LoMOE: Localized Multi-Object Editing via Multi-Diffusion

March 01, 2024 · Declared Dead · 🏛 ACM Multimedia

"No code URL or promise found in abstract"

Evidence collected by the PWNC Scanner

Authors Goirik Chakrabarty, Aditya Chandrasekar, Ramya Hebbalaguppe, Prathosh AP arXiv ID 2403.00437 Category cs.CV: Computer Vision Cross-listed cs.AI, cs.GR, cs.LG Citations 9 Venue ACM Multimedia Last Checked 3 months ago

Abstract

Recent developments in the field of diffusion models have demonstrated an exceptional capacity to generate high-quality prompt-conditioned image edits. Nevertheless, previous approaches have primarily relied on textual prompts for image editing, which tend to be less effective when making precise edits to specific objects or fine-grained regions within a scene containing single/multiple objects. We introduce a novel framework for zero-shot localized multi-object editing through a multi-diffusion process to overcome this challenge. This framework empowers users to perform various operations on objects within an image, such as adding, replacing, or editing $\textbf{many}$ objects in a complex scene $\textbf{in one pass}$. Our approach leverages foreground masks and corresponding simple text prompts that exert localized influences on the target regions resulting in high-fidelity image editing.
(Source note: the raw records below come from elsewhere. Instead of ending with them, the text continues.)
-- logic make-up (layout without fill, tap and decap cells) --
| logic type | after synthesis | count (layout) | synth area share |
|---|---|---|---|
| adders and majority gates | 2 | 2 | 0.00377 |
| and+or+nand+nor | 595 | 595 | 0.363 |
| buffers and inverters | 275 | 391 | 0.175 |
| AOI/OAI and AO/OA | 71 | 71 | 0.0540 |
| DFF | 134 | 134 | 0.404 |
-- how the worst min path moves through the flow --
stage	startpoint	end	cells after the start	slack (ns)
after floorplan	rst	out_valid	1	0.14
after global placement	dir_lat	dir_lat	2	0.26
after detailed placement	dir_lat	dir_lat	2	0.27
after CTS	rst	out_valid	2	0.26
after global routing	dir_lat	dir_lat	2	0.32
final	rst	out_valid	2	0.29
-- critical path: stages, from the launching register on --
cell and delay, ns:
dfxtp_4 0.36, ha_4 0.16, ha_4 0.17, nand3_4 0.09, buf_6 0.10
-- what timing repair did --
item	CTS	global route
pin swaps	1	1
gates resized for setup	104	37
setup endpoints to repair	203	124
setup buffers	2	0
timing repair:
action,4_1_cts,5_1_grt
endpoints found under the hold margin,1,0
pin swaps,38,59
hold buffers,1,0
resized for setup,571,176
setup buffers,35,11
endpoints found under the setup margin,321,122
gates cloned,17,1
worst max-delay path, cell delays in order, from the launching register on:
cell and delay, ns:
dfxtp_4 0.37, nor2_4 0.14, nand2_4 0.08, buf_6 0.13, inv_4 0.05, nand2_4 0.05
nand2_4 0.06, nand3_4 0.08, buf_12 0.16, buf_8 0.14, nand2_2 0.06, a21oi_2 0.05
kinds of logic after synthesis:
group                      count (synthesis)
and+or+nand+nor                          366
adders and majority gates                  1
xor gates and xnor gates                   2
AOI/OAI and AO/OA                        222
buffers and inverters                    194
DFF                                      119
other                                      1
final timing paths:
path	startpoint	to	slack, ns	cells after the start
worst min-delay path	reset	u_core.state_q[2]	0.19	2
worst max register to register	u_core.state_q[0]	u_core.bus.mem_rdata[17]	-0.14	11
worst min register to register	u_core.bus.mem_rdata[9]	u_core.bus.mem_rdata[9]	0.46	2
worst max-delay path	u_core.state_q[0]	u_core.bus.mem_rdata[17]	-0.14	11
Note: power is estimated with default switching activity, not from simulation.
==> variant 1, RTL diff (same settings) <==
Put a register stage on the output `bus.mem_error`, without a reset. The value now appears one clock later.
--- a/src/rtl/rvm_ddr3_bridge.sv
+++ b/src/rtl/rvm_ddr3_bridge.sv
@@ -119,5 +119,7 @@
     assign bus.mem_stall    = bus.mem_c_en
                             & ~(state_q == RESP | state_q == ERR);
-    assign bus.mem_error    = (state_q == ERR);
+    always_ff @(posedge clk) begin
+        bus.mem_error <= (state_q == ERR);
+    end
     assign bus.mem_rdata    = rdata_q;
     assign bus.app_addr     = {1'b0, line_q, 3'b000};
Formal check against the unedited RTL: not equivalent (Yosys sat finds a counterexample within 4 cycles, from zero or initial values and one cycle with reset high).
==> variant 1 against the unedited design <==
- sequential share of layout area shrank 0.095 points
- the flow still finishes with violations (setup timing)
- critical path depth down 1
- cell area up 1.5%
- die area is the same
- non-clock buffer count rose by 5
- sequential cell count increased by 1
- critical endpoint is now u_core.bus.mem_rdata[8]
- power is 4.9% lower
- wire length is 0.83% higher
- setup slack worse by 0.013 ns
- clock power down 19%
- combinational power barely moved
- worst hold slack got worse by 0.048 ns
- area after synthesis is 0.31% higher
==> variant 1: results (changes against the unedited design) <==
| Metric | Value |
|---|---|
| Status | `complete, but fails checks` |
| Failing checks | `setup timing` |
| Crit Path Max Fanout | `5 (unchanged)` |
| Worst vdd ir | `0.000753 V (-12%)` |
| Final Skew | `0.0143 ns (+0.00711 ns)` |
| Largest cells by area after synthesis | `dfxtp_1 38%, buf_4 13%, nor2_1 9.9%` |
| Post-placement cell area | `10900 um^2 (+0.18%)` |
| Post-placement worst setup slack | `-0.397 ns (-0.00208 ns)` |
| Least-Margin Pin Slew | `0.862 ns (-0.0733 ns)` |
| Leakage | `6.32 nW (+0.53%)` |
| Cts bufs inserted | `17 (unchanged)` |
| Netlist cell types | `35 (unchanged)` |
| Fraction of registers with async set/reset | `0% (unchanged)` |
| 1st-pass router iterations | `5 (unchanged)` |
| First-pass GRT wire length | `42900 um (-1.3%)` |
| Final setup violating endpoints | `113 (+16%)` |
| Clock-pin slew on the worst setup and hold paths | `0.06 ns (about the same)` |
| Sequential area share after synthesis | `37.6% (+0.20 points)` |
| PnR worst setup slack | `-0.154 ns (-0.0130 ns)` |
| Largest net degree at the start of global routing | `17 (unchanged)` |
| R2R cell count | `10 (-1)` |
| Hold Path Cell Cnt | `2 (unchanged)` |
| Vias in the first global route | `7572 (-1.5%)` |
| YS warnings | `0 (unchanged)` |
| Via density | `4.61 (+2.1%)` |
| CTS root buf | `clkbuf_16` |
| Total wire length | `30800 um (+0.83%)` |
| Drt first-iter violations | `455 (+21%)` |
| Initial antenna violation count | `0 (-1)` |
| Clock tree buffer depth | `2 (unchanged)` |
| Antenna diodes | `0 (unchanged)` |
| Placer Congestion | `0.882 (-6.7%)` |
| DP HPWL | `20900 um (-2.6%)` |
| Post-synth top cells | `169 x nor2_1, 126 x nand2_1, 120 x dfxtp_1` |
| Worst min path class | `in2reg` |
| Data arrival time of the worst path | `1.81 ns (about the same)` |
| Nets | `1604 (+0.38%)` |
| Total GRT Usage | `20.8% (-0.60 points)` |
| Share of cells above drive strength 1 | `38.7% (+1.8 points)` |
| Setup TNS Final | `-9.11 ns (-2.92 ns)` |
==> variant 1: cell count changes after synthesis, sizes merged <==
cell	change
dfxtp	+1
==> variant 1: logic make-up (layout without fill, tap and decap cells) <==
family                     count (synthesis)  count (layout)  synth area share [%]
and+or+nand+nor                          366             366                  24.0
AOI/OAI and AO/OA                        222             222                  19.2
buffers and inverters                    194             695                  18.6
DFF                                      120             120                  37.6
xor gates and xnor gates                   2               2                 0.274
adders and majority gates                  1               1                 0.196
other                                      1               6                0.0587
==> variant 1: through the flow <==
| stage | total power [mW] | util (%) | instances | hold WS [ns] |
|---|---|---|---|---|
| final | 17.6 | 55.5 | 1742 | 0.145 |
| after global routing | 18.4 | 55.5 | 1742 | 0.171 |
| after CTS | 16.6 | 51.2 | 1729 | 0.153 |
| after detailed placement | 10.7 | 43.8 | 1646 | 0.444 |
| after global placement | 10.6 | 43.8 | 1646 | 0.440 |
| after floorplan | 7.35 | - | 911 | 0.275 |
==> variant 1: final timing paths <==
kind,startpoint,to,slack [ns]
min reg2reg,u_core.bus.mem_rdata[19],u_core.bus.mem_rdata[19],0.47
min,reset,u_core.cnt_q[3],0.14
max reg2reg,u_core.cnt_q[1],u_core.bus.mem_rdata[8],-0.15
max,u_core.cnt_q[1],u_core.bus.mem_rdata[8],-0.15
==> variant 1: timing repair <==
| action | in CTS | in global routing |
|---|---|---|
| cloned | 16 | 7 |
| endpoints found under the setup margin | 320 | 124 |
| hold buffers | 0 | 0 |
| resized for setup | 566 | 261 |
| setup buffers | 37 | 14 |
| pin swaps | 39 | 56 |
module handshake_sender #(
  parameter int WIDTH   = 8,
  parameter int STAGES  = 2,
  parameter int TIMEOUT = 0
) (
  input  logic             clock,
  input  logic             resetn,
  input  logic [WIDTH-1:0] write_data,
  input  logic             write_valid,
  output logic             write_ready,
  output logic [WIDTH-1:0] transfer_data,
  output logic             transfer_request,
  input  logic             transfer_acknowledge,
  output logic             busy,
  output logic             timeout,
  input  logic             timeout_clear
);

  typedef enum logic [0:0] {
    ST_IDLE     = 1'b0,
    ST_WAIT_ACK = 1'b1
  } state_e;

  state_e           state_q, state_d;
  logic             req_q, req_d;
  logic [WIDTH-1:0] data_q, data_d;
  logic             ack_sync_s;
  logic             accept_s;
  logic             waiting_s;

  synchronizer #(.STAGES(STAGES)) u_ack_sync (
    .clock  (clock),
    .resetn (resetn),
    .d_i    (transfer_acknowledge),
    .q_o    (ack_sync_s)
  );

  // A word is taken only in IDLE; WAIT_ACK ignores the write interface.
  assign accept_s  = (state_q == ST_IDLE) && write_valid;
  // Still waiting: the returned toggle has not yet caught up with ours.
  assign waiting_s = (state_q == ST_WAIT_ACK) && (ack_sync_s != req_q);

  // Next-state logic for the transfer FSM and its data/request registers.
  always_comb begin
    state_d = state_q;
    req_d   = req_q;
    data_d  = data_q;
    case (state_q)
      ST_IDLE: begin
        if (write_valid) begin
          data_d  = write_data;
          req_d   = ~req_q;
          state_d = ST_WAIT_ACK;
        end else begin
          state_d = ST_IDLE;
        end
      end
      ST_WAIT_ACK: begin
        if (ack_sync_s == req_q) begin
          state_d = ST_IDLE;
        end else begin
          state_d = ST_WAIT_ACK;
        end
      end
      default: begin
        state_d = ST_IDLE;
      end
    endcase
  end

  // State, request toggle and data registers.
  always_ff @(posedge clock) begin
    if (!resetn) begin
      state_q <= ST_IDLE;
      req_q   <= 1'b0;
      data_q  <= '0;
    end else begin
      state_q <= state_d;
      req_q   <= req_d;
      data_q  <= data_d;
    end
  end

  assign write_ready      = (state_q == ST_IDLE);
  assign busy             = (state_q == ST_WAIT_ACK);
  assign transfer_data    = data_q;
  assign transfer_request = req_q;

  if (TIMEOUT > 0) begin : g_timeout
    localparam int             CW      = $clog2(TIMEOUT + 1);
    localparam logic [CW-1:0]  CNT_MAX = CW'(TIMEOUT - 1);

    logic [CW-1:0] cnt_q, cnt_d;
    logic          to_q, to_d;
    logic          to_set_s;

    // The flag fires on the edge where the counter has already saturated
    // and the acknowledge is still outstanding, i.e. TIMEOUT edges after accept.
    assign to_set_s = waiting_s && (cnt_q == CNT_MAX);

    // Wait counter: cleared on accept, saturating count while waiting.
    always_comb begin
      cnt_d = cnt_q;
      if (accept_s) begin
        cnt_d = '0;
      end else if (waiting_s && (cnt_q != CNT_MAX)) begin
        cnt_d = cnt_q + CW'(1);
      end else begin
        cnt_d = cnt_q;
      end
    end

    // Sticky flag; a set on the same edge as a clear takes priority.
    always_comb begin
      to_d = to_q;
      if (to_set_s) begin
        to_d = 1'b1;
      end else if (timeout_clear) begin
        to_d = 1'b0;
      end else begin
        to_d = to_q;
      end
    end

    // Counter and timeout flag registers.
    always_ff @(posedge clock) begin
      if (!resetn) begin
        cnt_q <= '0;
        to_q  <= 1'b0;
      end else begin
        cnt_q <= cnt_d;
        to_q  <= to_d;
      end
    end

    assign timeout = to_q;
  end else begin : g_no_timeout
    logic unused_clear_s;
    assign unused_clear_s = timeout_clear;
    assign timeout        = 1'b0;
  end

endmodule
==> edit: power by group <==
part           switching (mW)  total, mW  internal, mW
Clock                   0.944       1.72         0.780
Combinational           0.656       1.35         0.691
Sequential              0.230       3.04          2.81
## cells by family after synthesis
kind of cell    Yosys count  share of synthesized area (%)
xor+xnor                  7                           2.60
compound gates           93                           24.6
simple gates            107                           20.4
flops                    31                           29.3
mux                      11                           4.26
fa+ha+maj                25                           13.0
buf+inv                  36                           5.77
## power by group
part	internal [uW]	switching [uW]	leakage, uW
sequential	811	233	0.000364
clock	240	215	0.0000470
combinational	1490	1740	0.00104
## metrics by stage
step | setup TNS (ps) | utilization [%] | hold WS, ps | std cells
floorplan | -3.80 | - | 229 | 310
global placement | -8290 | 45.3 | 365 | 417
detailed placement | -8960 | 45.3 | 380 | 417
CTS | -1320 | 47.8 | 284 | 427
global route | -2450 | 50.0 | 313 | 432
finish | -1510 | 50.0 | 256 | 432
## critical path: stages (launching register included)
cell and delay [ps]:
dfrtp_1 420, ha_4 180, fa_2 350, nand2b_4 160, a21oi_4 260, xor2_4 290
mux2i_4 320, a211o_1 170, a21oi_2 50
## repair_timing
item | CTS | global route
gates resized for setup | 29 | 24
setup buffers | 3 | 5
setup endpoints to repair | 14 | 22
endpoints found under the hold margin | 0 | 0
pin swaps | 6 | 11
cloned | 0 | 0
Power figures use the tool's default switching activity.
<file path="config.mk">
export PLATFORM = sky130hd
export DESIGN_NAME = prog_delay_line_flat
export DESIGN_NICKNAME = d
export VERILOG_FILES = /design/src/rtl/tdr_pkg.sv /design/src/rtl/prog_delay_line_if.sv /design/src/rtl/prog_delay_line_sample_ram.sv /design/src/rtl/prog_delay_line.sv /design/src/flat_wrapper.sv
export SDC_FILE = /design/constraint.sdc
export NUM_CORES = 2
export LEC_CHECK = 0
export ABC_AREA = 1
export CAP_MARGIN = 20
export CORE_UTILIZATION = 35
export DETAILED_ROUTE_END_ITERATION = 8
export HOLD_SLACK_MARGIN = 0.08
export MAX_ROUTING_LAYER = met4
export PLACE_DENSITY = 0.61
export SYNTH_ARGS = -nofsm -noshare
export SYNTH_HDL_FRONTEND = slang
export SYNTH_HIERARCHICAL = 1
export SYNTH_SLANG_ARGS = --single-unit
</file>
<file path="constraint.sdc">
create_clock -name clk -period 3.5 [get_ports clk]
set_input_delay 0.7 -clock clk [delete_from_list [all_inputs] [get_ports clk]]
set_output_delay 0.7 -clock clk [all_outputs]
set_load 0.05 [all_outputs]
</file>
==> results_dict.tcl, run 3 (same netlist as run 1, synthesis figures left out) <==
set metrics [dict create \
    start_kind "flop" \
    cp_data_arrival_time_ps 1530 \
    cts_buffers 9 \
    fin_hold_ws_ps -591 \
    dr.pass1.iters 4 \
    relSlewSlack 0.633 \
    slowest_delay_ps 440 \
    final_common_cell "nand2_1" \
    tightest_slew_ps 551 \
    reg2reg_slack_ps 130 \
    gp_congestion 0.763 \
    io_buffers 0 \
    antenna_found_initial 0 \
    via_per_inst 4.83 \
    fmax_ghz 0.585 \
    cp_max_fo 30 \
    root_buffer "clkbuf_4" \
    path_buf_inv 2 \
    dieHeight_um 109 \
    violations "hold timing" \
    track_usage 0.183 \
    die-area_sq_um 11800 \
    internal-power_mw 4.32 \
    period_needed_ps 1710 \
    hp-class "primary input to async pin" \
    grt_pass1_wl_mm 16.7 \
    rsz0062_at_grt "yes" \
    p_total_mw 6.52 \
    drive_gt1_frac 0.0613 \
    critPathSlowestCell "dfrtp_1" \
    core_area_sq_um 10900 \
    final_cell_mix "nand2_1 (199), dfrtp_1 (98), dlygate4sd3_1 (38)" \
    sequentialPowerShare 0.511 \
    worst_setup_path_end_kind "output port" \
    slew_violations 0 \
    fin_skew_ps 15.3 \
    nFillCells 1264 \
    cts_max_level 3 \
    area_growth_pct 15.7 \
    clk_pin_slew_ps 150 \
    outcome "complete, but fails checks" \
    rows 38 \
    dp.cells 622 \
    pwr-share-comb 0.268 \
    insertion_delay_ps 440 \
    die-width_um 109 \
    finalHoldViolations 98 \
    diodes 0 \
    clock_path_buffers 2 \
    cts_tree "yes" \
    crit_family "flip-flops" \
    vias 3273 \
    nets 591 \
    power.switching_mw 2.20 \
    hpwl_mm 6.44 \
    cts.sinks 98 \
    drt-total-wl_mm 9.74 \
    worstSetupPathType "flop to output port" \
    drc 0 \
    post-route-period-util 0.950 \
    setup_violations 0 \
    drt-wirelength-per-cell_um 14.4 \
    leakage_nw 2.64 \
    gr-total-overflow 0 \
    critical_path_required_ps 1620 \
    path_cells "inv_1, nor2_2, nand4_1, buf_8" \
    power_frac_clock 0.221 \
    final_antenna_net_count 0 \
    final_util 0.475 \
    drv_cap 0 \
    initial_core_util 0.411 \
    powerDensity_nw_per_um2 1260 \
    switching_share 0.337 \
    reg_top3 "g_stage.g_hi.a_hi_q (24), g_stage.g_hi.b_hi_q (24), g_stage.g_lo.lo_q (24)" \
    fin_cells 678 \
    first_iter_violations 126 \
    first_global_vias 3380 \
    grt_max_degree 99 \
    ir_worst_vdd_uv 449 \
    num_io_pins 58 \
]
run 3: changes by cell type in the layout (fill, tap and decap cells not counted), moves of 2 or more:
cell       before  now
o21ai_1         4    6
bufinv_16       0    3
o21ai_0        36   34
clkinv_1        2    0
### src/flat_wrapper.sv
// flat-port wrapper written by rule: the top's interface ports become plain ports
module store_rmw_sequencer_flat 
#(
  parameter int MEM_LAT = 1,
  parameter int CNT_W   = 4
)
  (clk, reset, start, store_size, addr, b_in, busy, done, err, mem_mem_addr, mem_mem_rd, mem_mem_wr, mem_mem_wdata, mem_mem_rdata);
  store_rmw_sequencer_if mem_i ();
  input  logic clk;
  input  logic reset;
  input  logic start;
  input  logic [1:0] store_size;
  input  logic [31:0] addr;
  input  logic [31:0] b_in;
  output logic busy;
  output logic done;
  output logic err;
  output wire logic [$bits(mem_i.mem_addr)-1:0] mem_mem_addr;
  output wire logic [$bits(mem_i.mem_rd)-1:0] mem_mem_rd;
  output wire logic [$bits(mem_i.mem_wr)-1:0] mem_mem_wr;
  output wire logic [$bits(mem_i.mem_wdata)-1:0] mem_mem_wdata;
  input wire logic [$bits(mem_i.mem_rdata)-1:0] mem_mem_rdata;
  assign mem_mem_addr = mem_i.mem_addr;
  assign mem_mem_rd = mem_i.mem_rd;
  assign mem_mem_wr = mem_i.mem_wr;
  assign mem_mem_wdata = mem_i.mem_wdata;
  assign mem_i.mem_rdata = mem_mem_rdata;
  store_rmw_sequencer #(.MEM_LAT(MEM_LAT), .CNT_W(CNT_W)) u_core (.clk(clk), .reset(reset), .start(start), .store_size(store_size), .addr(addr), .b_in(b_in), .busy(busy), .done(done), .err(err), .mem(mem_i));
endmodule
`config.mk`:
```
export PLATFORM = sky130hd
export DESIGN_NAME = fetch_unit
export DESIGN_NICKNAME = d
export VERILOG_FILES = /design/src/rtl/fetch_unit_pkg.sv /design/src/rtl/fetch_unit_fifo.sv /design/src/rtl/fetch_unit.sv
export SDC_FILE = /design/constraint.sdc
export NUM_CORES = 1
export LEC_CHECK = 0
export CAP_MARGIN = 20
export CORE_MARGIN = 2
export CORE_UTILIZATION = 43
export CTS_CLUSTER_SIZE = 12
export DETAILED_ROUTE_END_ITERATION = 8
export PLACE_DENSITY = 0.7
export SLEW_MARGIN = 15
export SYNTH_ARGS = -nofsm -noshare
export SYNTH_HDL_FRONTEND = slang
export SYNTH_HIERARCHICAL = 1
export SYNTH_SLANG_ARGS = --single-unit
```
`constraint.sdc`:
```
create_clock -name clk -period 22.3 [get_ports clk]
set_input_delay 3.345 -clock clk [delete_from_list [all_inputs] [get_ports clk]]
set_output_delay 3.345 -clock clk [all_outputs]
set_load 0.05 [all_outputs]
```
<file path="src/rtl/fifo_rd_check.sv">
// Read-side checker for the byte FIFO loopback test: pops the FIFO, checks an incrementing
// pattern starting at BASE, and reports counts, timeout and a pass/done verdict.
module fifo_rd_check #(
    parameter int            DW      = 8,
    parameter int            NUM     = 16,
    parameter logic [DW-1:0] BASE    = 8'h40,
    parameter int            TIMEOUT = 64
) (
    input  logic          clk,
    input  logic          rst,
    input  logic          start_i,
    input  logic          fifo_empty_i,
    input  logic [DW-1:0] fifo_dout_i,
    output logic          fifo_rd_en_o,
    output logic          busy_o,
    output logic          done_o,
    output logic          pass_o,
    output logic          timeout_o,
    output logic [7:0]    rx_cnt_o,
    output logic [7:0]    err_cnt_o
);

    localparam int IW = (TIMEOUT > 1) ? $clog2(TIMEOUT) : 1;

    typedef enum logic [1:0] {IDLE, READ, DRAIN, DONE} state_t;

    state_t          state_q, state_d;
    logic [7:0]      issued_q, issued_d;
    logic [IW-1:0]   idle_q, idle_d;
    logic            rd_vld_q, rd_vld_d;
    logic [DW-1:0]   expected_q, expected_d;
    logic [7:0]      rx_cnt_q, rx_cnt_d;
    logic [7:0]      err_cnt_q, err_cnt_d;
    logic            timeout_q, timeout_d;
    logic            rd_en;

    always_ff @(posedge clk or posedge rst) begin
        if (rst) begin
            state_q    <= IDLE;
            issued_q   <= '0;
            idle_q     <= '0;
            rd_vld_q   <= 1'b0;
            expected_q <= BASE;
            rx_cnt_q   <= '0;
            err_cnt_q  <= '0;
            timeout_q  <= 1'b0;
        end else begin
            state_q    <= state_d;
            issued_q   <= issued_d;
            idle_q     <= idle_d;
            rd_vld_q   <= rd_vld_d;
            expected_q <= expected_d;
            rx_cnt_q   <= rx_cnt_d;
            err_cnt_q  <= err_cnt_d;
            timeout_q  <= timeout_d;
        end
    end

    always_comb begin
        state_d    = state_q;
        issued_d   = issued_q;
        idle_d     = idle_q;
        expected_d = expected_q;
        rx_cnt_d   = rx_cnt_q;
        err_cnt_d  = err_cnt_q;
        timeout_d  = timeout_q;

        rd_en    = (state_q == READ) && !fifo_empty_i && (issued_q < 8'(NUM));
        rd_vld_d = rd_en;

        // FIFO data arrives one cycle after the pop, so the check trails rd_en by one cycle
        if (rd_vld_q) begin
            if ((fifo_dout_i != expected_q) && (err_cnt_q != 8'hFF)) begin
                err_cnt_d = err_cnt_q + 8'd1;
            end
            expected_d = expected_q + 1'b1;
            rx_cnt_d   = rx_cnt_q + 8'd1;
        end

        case (state_q)
            IDLE, DONE: begin
                if (start_i) begin
                    state_d    = READ;
                    issued_d   = '0;
                    idle_d     = '0;
                    expected_d = BASE;
                    rx_cnt_d   = '0;
                    err_cnt_d  = '0;
                    timeout_d  = 1'b0;
                end
            end
            READ: begin
                if (rd_en) begin
                    issued_d = issued_q + 8'd1;
                    idle_d   = '0;
                    if (issued_q == 8'(NUM - 1)) begin
                        state_d = DRAIN;
                    end
                end else if (idle_q == IW'(TIMEOUT - 1)) begin
                    timeout_d = 1'b1;
                    state_d   = DRAIN;
                end else begin
                    idle_d = idle_q + 1'b1;
                end
            end
            // No pops in DRAIN, so the one possible in-flight byte is checked here
            DRAIN:   state_d = DONE;
            default: state_d = IDLE;
        endcase
    end

    assign fifo_rd_en_o = rd_en;
    assign busy_o       = (state_q == READ) || (state_q == DRAIN);
    assign done_o       = (state_q == DONE);
    assign pass_o       = done_o && (err_cnt_q == 8'd0) && !timeout_q && (rx_cnt_q == 8'(NUM));
    assign timeout_o    = timeout_q;
    assign rx_cnt_o     = rx_cnt_q;
    assign err_cnt_o    = err_cnt_q;

endmodule
</file>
A combination of cross-attention and background preservation losses within the latent space ensures that the characteristics of the object being edited are preserved while simultaneously achieving a high-quality, seamless reconstruction of the background with fewer artifacts compared to the current methods. We also curate and release a dataset dedicated to multi-object editing, named $\texttt{LoMOE}$-Bench. Our experiments against existing state-of-the-art methods demonstrate the improved effectiveness of our approach in terms of both image editing quality and inference speed.